It's About More than a Grade

No, this is not a post about our family unschooling adventures.

I just want to share this note that I sent to my professor for my interpersonal communications class about how God has taught me critical thinking through my experience. Each week or two, I have to journal about my reading during that time. Each week, I have given information that I knew would get me an A. And it has. This past week, I decided to do something different. I was going to write what I felt I should write, knowing that it would lower my grade. This is what I wrote:
"Entry eight emphasizes thinking rather than advice-giving or controlling.
Every week for our housechurch, we think and discuss. We study together rather than simply listen to someone else’s interpretation of a Biblical topic. Everyone’s opinion is important, and we weigh those opinions against the context of the Scripture we are studying.
A major part of our homeschooling involves critical thinking. Just this Friday, my nine-year old and I were discussing the sale of cotton-top tamarins and how the sale of these small monkeys for pets has played a large part in putting them on the critically endangered list. We even researched websites of individuals selling these animals – most likely, illegally.
Stewart (2012) writes, 'Speech which is used to control the listener evokes resistance. In most of our social intercourse someone is trying to do something to someone else – to change an attitude, to influence behavior, or to restrict the field of activity'(p. 335). This is unfortunately true. However, this mindset is something that we, as a family, try to avoid.
Burley-Allen (1995) echoes,
Expressing ideas and information, rather than giving advice, is one way to stay out of the drama triangle and get others to listen to you. When we express our ideas and share information, we leave listeners free to decide for themselves. We can use the idea and the information in light of their own goals, knowledge, and experience. Our advice is given based on our own beliefs and values, which might not fit the listener (p. 161).
I love it when my classes confirm what God has been slowly leading me to in other areas of my life. This particular area is one that I am very passionate about. It also often leads to one of my biggest frustrations. As Stewart (2012) points out,
The degree to which attempts to control produce defensiveness depends upon the openness of the effort, for a suspicion that hidden motives exist heightens resistance. For this reason attempts of nondirective therapists and progressive educators to refrain from imposing a set of values, a point of view, or a problem solution upon the receivers meet with many barriers (p. 355).
However, God keeps showing me over and over why He has lead me and my family to things that are different by society’s standards."

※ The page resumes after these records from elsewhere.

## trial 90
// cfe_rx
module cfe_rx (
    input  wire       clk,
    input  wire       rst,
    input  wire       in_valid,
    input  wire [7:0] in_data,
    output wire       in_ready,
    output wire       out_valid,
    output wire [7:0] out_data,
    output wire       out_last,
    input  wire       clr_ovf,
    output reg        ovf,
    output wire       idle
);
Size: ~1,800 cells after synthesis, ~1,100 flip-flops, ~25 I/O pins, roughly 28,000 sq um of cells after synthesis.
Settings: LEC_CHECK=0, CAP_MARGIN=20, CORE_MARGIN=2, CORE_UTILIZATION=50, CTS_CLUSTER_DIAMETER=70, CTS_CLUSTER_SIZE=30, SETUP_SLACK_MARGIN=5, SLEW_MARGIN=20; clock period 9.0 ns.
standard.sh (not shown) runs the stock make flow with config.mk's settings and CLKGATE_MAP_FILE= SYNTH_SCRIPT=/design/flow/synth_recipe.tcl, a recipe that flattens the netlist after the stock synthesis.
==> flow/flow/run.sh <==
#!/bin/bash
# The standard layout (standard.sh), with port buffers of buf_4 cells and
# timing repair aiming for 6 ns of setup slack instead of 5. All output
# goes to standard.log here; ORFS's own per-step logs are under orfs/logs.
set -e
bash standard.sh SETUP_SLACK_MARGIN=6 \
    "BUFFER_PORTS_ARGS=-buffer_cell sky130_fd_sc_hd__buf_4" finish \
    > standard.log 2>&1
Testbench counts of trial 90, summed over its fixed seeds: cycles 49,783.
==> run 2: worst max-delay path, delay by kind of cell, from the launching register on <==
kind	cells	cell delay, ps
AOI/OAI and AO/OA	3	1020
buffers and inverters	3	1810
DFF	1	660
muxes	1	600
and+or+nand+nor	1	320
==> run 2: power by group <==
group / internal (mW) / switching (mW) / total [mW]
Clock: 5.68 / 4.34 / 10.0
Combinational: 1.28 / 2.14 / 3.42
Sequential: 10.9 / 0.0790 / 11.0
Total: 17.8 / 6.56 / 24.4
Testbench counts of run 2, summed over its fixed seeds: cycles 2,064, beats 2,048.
Context: an optimization exercise on an open-source flow, tuned for small area, a short achievable clock period and few clock cycles per item. The choices shown serve that exercise and are no tape-out recipe. The RTL was checked by simulation tests, not by an equivalence proof against the original design. No activity file was given, so power comes from the tool's default toggle rates.

Design pfd, start of the top module:
module pfd (
  input  wire        clk,
  input  wire        rst,         
  input  wire        cmd_valid,
  output wire        cmd_ready,
  input  wire [63:0] cmd,
  input  wire [4:0]  reg_addr,
  output reg  [63:0] reg_rdata,
  input  wire [7:0]  fb_addr,
  output wire [7:0]  fb_rdata
);
Size: ~680 flip-flops, roughly 150 I/O pins, ~47000 sq um of cells after synthesis.
Settings: LEC_CHECK=0, ABC_CLOCK_PERIOD_IN_PS=8000, CAP_MARGIN=40, CORE_MARGIN=2, CORE_UTILIZATION=45, PLACE_DENSITY=0.6, SLEW_MARGIN=40; clock period 20.0 ns.
run.sh (not shown) runs the stock make flow with config.mk's settings and CLKGATE_MAP_FILE= SYNTH_SCRIPT=/design/flow/synth_recipe.tcl, a recipe that flattens the netlist after the stock synthesis.
Testbench counts at the start, summed over its fixed seeds: cycles 8,304, cmds 8,296.
Change:
Settings changed: ABC_CLOCK_PERIOD_IN_PS 8000 to not set, CORE_UTILIZATION 45 to 22, PLACE_DENSITY 0.6 to 0.3.
Non-clock buffer count came out higher by 59.
Utilization came out lower by 25 points.
Routed wire length is higher by a quarter to a third.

My professor did count off, which I knew would happen. She explained, " The journals are intended more for self-reflection then cutting-pasting of the author’s words…was hoping to hear more of YOUR critical thinking on these points! "
I saw the grade and response last night. This morning, I decided to send an email that describes why I took a lower grade to journal what I did,
"Dr. P.,
I just wanted to send a quick e-mail. I just saw my grade for my journal entries 7 and 8, which I definitely am not disputing. In all honesty, I knew I would score lower when I journaled what I did. However, it was what I felt I was supposed to write.
I just want to offer, if I may, a different perspective on what critical thinking is.
I will be honest. To me, this class has not been about critical thinking. It has been about taking the word of the authors and applying it. I am not saying there was not a chance to disagree, but it was all about applying what the author said to change ourselves. That is fine, but that, in my opinion, is not all that critical thinking is about.
I will be forty years old April 1. In the past four years, I have felt intense fear, anxiety, spiritual abuse, questioning myself, questioning everything that I have always believed. It took me an extra two years to finish my bachelor's because I went from an A/B student to failing a semester because of what I was going through. I have never experienced spiritual warfare on the level I experienced it. If someone does not believe in the devil, I'll be happy to offer them proof. LOL
But God brought me through, and He taught me more than any author ever could. I'm just offering total self-disclosure. LOL
There are things in the books we are reading for this class that make me think. I think that's great. I love those times. There are other times - which are more frequent - that they confirm something that God has already led me to in the past four years, especially. That does not mean I am not thinking critically. That means that God has already forced me into thinking critically in that area, and now He is giving me confirmation through what that author said. It happens a lot to me - even in my own personal reading. Even when reading fiction.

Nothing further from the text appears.